Problem description:
Copy out the lines of the records below, and only those lines, from the one with "o211ai | 1 | 1" through the one with "a211oi | 3 | 3", exactly as they appear.

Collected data
***

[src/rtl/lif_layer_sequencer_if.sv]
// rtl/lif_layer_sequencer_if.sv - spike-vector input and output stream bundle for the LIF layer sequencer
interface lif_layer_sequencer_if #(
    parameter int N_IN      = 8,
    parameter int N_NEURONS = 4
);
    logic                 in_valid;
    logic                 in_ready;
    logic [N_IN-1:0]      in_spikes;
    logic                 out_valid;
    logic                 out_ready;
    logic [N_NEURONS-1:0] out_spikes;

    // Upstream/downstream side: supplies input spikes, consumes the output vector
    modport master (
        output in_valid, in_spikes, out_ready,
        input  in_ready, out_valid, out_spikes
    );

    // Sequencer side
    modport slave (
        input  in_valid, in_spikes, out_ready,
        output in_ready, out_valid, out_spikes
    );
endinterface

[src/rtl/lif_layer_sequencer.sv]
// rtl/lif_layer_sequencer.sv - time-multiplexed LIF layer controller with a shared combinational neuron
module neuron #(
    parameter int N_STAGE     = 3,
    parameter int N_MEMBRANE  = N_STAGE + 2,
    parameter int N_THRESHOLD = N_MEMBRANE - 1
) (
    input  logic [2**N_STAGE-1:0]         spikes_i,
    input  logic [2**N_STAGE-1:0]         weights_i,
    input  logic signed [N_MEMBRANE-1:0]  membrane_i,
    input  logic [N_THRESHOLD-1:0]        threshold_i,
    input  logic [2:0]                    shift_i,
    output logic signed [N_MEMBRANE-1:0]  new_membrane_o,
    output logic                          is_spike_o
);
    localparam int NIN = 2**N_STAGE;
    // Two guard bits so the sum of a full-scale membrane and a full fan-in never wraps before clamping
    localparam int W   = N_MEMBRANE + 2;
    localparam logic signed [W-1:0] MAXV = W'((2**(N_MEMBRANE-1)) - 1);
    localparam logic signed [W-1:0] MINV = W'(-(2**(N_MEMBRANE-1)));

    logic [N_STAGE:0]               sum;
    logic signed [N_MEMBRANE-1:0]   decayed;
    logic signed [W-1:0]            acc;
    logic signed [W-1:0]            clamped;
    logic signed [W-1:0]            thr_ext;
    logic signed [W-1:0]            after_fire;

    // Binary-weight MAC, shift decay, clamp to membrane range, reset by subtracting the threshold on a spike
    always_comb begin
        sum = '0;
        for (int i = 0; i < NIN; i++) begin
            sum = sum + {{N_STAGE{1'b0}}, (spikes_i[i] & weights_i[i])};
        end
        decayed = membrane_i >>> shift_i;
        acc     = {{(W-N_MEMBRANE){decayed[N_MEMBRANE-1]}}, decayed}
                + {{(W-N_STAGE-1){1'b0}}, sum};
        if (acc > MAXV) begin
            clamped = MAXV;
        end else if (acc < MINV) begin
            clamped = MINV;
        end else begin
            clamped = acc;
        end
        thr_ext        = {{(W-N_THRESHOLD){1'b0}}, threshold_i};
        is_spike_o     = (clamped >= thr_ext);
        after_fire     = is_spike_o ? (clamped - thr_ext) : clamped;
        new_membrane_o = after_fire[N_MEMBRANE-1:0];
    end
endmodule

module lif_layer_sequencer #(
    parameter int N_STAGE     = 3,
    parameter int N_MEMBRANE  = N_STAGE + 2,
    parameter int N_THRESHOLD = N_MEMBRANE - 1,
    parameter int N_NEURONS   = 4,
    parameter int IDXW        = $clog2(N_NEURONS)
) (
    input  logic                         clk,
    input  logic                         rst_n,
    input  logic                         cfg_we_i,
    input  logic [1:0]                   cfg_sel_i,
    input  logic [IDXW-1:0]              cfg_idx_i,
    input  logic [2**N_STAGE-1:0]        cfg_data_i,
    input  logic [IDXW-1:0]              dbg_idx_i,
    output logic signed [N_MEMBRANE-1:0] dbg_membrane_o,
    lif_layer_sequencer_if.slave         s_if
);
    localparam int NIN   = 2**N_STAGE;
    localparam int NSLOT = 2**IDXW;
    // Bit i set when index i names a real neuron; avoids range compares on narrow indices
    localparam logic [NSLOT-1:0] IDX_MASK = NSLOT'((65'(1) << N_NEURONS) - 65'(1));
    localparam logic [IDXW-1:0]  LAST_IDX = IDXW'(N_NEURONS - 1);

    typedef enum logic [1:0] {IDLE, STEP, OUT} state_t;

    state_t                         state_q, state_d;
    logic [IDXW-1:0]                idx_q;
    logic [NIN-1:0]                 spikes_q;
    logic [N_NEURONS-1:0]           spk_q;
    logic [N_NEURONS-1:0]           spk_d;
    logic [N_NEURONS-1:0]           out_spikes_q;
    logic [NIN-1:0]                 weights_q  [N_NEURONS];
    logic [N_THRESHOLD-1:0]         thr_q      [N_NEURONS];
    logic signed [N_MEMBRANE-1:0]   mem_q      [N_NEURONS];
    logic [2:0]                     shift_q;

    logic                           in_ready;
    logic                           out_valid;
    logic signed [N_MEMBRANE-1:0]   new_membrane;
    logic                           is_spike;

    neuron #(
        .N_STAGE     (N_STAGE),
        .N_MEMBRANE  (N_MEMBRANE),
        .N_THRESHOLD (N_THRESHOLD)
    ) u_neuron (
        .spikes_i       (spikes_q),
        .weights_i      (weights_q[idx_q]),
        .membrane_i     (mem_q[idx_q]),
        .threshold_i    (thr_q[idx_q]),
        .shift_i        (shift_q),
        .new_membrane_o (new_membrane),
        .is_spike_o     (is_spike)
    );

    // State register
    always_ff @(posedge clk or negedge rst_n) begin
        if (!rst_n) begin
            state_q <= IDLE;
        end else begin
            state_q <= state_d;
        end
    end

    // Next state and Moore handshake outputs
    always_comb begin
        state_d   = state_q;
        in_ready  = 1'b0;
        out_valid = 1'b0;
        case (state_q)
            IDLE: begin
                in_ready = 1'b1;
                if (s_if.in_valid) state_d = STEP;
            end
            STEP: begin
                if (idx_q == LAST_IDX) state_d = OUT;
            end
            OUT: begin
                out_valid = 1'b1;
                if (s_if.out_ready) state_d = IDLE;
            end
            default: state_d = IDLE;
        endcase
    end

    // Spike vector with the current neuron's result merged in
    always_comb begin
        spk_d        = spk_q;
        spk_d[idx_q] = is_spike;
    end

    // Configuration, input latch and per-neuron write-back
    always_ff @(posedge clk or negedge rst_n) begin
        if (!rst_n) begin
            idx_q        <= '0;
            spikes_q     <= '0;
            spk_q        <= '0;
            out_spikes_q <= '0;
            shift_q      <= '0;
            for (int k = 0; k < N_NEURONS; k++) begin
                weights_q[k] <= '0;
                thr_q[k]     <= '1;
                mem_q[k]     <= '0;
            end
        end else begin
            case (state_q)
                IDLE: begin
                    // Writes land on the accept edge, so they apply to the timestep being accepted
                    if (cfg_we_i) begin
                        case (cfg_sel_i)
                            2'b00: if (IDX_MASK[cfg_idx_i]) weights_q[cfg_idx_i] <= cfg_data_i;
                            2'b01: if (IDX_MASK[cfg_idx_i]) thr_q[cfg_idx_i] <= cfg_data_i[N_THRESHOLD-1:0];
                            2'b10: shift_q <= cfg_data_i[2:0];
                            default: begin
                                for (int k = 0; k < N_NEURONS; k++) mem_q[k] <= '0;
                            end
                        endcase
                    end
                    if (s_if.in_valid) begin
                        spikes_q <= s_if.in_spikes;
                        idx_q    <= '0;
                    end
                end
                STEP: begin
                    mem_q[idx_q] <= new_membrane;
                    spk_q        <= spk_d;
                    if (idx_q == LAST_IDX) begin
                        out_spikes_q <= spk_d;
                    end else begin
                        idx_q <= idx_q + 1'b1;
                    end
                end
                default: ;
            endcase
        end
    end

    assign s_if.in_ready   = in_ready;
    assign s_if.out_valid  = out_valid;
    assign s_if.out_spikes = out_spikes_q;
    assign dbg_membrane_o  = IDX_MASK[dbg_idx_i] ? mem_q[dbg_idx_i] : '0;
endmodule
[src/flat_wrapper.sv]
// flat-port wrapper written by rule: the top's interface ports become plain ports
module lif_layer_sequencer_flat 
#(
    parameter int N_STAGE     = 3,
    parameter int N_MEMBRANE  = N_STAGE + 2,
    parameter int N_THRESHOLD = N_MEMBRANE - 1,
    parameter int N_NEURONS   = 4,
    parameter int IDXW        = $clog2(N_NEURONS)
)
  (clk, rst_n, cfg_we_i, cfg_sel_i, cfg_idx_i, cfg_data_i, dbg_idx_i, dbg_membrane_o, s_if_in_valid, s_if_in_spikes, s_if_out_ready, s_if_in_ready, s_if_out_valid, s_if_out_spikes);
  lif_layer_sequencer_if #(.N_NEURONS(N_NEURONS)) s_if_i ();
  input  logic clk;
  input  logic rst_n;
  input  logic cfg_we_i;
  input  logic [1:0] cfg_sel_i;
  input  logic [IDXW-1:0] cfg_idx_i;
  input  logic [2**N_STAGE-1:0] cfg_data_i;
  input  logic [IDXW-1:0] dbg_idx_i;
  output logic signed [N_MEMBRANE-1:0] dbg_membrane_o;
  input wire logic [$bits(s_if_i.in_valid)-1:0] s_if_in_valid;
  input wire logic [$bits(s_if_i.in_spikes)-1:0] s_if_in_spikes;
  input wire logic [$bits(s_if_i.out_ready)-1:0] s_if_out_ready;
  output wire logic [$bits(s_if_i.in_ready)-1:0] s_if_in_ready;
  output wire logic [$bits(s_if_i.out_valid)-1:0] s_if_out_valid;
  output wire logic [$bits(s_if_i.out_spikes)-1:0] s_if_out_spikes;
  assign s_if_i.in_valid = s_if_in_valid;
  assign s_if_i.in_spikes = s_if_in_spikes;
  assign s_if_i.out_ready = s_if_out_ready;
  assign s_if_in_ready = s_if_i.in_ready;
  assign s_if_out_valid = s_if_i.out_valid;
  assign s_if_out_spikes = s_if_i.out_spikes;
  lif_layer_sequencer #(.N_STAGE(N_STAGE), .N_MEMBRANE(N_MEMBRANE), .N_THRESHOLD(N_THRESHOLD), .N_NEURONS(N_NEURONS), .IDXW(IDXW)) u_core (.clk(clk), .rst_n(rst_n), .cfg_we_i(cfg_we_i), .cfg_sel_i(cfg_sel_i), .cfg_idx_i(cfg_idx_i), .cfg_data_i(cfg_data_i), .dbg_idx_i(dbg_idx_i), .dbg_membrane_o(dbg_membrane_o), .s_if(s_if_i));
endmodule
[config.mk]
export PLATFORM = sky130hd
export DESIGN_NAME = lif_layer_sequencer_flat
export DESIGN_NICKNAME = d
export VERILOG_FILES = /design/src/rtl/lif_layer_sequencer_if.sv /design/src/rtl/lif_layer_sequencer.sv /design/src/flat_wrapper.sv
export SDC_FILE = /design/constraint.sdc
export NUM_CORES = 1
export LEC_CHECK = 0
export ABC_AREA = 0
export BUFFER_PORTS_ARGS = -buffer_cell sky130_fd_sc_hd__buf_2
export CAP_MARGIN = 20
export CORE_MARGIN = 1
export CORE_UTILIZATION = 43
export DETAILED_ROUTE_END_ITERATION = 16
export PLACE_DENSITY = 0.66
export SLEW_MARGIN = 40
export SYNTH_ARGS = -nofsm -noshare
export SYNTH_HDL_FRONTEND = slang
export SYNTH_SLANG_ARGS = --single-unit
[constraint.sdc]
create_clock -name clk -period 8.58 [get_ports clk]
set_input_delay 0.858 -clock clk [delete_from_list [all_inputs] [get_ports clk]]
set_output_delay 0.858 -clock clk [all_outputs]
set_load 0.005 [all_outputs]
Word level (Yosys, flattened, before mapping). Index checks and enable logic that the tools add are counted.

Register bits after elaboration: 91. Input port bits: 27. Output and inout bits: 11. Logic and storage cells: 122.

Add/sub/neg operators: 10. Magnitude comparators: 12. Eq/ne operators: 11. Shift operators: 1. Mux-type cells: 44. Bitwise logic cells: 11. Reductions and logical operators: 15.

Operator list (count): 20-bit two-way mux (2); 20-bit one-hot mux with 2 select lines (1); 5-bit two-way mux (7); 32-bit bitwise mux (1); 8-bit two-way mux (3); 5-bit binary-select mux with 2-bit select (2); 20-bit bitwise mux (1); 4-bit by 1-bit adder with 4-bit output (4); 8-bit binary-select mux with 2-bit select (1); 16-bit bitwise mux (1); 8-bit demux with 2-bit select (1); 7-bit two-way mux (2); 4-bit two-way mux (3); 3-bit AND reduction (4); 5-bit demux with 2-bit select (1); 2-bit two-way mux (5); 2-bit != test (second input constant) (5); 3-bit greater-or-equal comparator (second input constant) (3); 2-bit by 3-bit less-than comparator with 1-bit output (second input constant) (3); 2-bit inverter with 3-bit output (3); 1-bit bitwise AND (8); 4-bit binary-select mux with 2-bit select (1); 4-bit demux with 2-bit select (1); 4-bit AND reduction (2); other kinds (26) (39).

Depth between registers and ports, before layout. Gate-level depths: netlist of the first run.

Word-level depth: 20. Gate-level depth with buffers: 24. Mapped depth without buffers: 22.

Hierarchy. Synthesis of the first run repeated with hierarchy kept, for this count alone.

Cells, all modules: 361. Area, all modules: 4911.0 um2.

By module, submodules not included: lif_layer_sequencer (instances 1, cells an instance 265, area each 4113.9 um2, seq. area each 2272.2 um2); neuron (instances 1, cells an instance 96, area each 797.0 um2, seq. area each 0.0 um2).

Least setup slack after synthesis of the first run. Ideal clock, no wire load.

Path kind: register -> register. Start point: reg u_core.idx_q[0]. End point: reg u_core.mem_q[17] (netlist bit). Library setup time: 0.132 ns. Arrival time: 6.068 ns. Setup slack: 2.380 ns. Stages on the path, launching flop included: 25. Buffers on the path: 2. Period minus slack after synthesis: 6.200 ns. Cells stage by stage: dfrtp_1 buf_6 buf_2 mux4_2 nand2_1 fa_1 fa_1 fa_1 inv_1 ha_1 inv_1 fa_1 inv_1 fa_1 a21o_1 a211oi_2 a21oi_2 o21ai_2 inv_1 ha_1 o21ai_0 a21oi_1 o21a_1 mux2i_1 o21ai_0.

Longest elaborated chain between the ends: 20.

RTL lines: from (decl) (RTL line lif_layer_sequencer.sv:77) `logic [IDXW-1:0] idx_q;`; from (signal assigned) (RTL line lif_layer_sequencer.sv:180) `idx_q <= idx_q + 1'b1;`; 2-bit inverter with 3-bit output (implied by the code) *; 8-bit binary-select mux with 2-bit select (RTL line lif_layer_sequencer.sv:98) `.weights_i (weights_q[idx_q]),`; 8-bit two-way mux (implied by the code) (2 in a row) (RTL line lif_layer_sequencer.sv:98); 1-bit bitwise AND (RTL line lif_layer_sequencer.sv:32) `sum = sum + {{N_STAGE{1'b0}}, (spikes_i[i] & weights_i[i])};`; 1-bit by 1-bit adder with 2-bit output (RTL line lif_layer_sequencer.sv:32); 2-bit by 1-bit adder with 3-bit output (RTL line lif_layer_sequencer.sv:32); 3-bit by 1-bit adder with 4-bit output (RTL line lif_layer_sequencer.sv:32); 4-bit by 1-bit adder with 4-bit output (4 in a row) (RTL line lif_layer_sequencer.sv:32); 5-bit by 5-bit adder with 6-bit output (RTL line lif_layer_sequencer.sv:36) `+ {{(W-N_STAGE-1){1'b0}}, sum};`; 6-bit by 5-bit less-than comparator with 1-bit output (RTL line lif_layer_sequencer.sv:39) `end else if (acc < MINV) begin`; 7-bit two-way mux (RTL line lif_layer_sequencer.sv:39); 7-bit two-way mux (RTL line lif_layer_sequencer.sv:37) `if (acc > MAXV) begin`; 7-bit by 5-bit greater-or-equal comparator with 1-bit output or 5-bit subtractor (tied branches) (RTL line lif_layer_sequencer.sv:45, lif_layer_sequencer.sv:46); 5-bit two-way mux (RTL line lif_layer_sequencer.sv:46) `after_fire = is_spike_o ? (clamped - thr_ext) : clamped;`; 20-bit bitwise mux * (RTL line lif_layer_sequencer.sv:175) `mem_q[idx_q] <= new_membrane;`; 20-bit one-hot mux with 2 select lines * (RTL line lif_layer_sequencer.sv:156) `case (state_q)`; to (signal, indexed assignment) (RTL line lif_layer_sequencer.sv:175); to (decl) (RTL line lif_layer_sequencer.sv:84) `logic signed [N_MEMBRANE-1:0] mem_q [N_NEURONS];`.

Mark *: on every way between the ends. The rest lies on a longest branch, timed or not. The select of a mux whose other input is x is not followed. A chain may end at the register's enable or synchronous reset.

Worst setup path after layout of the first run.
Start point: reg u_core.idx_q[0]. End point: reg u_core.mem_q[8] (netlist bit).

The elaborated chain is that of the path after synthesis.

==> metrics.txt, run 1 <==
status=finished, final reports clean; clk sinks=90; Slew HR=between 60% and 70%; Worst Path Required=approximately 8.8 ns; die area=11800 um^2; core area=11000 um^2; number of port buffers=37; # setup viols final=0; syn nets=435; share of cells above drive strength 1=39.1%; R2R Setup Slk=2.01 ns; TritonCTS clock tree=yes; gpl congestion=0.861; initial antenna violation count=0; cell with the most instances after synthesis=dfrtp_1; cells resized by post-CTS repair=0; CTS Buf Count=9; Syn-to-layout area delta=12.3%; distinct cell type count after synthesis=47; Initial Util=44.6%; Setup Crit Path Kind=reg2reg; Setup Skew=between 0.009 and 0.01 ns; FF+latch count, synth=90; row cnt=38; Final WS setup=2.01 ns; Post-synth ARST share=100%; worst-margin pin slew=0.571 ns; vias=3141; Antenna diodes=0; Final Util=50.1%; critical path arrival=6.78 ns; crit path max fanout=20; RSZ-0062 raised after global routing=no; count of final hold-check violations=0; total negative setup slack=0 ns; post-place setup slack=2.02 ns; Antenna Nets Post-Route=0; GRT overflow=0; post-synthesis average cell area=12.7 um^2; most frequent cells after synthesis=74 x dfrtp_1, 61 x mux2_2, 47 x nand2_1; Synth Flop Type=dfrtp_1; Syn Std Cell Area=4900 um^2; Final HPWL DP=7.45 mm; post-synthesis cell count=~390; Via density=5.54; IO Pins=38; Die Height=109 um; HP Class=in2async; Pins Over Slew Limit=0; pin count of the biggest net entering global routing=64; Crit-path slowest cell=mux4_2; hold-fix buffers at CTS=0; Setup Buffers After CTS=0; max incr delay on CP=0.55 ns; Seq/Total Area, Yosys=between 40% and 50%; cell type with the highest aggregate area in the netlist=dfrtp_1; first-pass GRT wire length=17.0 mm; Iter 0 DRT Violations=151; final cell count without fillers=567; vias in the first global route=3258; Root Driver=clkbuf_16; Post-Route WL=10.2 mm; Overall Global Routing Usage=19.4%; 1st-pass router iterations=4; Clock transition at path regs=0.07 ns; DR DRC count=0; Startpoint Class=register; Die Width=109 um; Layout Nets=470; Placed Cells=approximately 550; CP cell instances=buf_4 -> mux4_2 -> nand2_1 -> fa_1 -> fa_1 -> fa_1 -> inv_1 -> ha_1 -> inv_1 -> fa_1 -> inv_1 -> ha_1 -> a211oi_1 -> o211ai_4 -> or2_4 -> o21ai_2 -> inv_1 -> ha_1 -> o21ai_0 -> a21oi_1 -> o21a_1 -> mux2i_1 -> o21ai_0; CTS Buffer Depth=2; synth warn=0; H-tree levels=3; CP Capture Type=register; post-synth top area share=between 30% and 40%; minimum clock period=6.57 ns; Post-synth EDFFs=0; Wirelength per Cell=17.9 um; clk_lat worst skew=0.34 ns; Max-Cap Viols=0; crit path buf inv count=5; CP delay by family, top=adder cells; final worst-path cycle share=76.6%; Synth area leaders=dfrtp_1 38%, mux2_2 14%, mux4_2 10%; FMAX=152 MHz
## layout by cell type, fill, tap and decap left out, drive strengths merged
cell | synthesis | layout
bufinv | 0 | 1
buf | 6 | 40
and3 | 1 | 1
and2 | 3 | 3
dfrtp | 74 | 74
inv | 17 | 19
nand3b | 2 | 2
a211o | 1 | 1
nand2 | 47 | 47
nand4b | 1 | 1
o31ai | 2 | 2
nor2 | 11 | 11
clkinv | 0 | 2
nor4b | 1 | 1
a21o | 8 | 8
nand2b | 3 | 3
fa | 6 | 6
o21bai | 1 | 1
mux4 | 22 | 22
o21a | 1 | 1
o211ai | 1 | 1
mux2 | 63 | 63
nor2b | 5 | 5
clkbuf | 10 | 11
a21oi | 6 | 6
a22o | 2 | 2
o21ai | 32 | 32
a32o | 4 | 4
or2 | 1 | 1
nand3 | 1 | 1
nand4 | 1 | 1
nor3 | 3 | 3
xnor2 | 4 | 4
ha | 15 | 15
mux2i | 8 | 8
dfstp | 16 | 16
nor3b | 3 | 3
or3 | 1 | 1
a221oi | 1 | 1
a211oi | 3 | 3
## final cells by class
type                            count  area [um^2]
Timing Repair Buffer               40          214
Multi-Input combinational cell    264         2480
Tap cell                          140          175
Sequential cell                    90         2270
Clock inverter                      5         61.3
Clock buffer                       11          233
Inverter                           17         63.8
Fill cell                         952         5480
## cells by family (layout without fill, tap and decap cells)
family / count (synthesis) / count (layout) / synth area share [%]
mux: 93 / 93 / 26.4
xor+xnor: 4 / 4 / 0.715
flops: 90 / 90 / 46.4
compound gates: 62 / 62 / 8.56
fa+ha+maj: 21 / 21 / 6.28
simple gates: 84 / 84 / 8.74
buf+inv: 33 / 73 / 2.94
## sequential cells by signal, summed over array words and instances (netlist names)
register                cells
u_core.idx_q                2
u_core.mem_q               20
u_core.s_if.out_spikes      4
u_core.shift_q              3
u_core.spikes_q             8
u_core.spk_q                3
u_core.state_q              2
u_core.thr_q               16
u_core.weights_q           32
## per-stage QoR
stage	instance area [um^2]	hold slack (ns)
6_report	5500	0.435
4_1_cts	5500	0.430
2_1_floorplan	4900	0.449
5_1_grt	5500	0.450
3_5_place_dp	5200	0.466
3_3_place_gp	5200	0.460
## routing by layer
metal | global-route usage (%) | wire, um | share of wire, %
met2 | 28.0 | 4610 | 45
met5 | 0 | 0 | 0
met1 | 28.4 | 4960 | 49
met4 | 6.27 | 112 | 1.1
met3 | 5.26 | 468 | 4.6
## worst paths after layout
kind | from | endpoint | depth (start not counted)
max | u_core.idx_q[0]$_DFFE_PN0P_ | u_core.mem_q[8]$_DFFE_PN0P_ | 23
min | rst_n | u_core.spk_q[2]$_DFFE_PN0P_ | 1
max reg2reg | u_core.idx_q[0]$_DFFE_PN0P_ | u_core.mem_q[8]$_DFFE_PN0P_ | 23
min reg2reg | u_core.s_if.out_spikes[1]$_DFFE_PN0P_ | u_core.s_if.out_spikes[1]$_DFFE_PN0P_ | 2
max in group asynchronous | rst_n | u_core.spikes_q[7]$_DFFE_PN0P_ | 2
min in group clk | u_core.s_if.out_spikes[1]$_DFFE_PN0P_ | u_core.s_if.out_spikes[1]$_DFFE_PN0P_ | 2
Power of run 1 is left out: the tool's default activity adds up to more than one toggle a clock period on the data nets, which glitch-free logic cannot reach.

***

Response to this task:
o211ai | 1 | 1
mux2 | 63 | 63
nor2b | 5 | 5
clkbuf | 10 | 11
a21oi | 6 | 6
a22o | 2 | 2
o21ai | 32 | 32
a32o | 4 | 4
or2 | 1 | 1
nand3 | 1 | 1
nand4 | 1 | 1
nor3 | 3 | 3
xnor2 | 4 | 4
ha | 15 | 15
mux2i | 8 | 8
dfstp | 16 | 16
nor3b | 3 | 3
or3 | 1 | 1
a221oi | 1 | 1
a211oi | 3 | 3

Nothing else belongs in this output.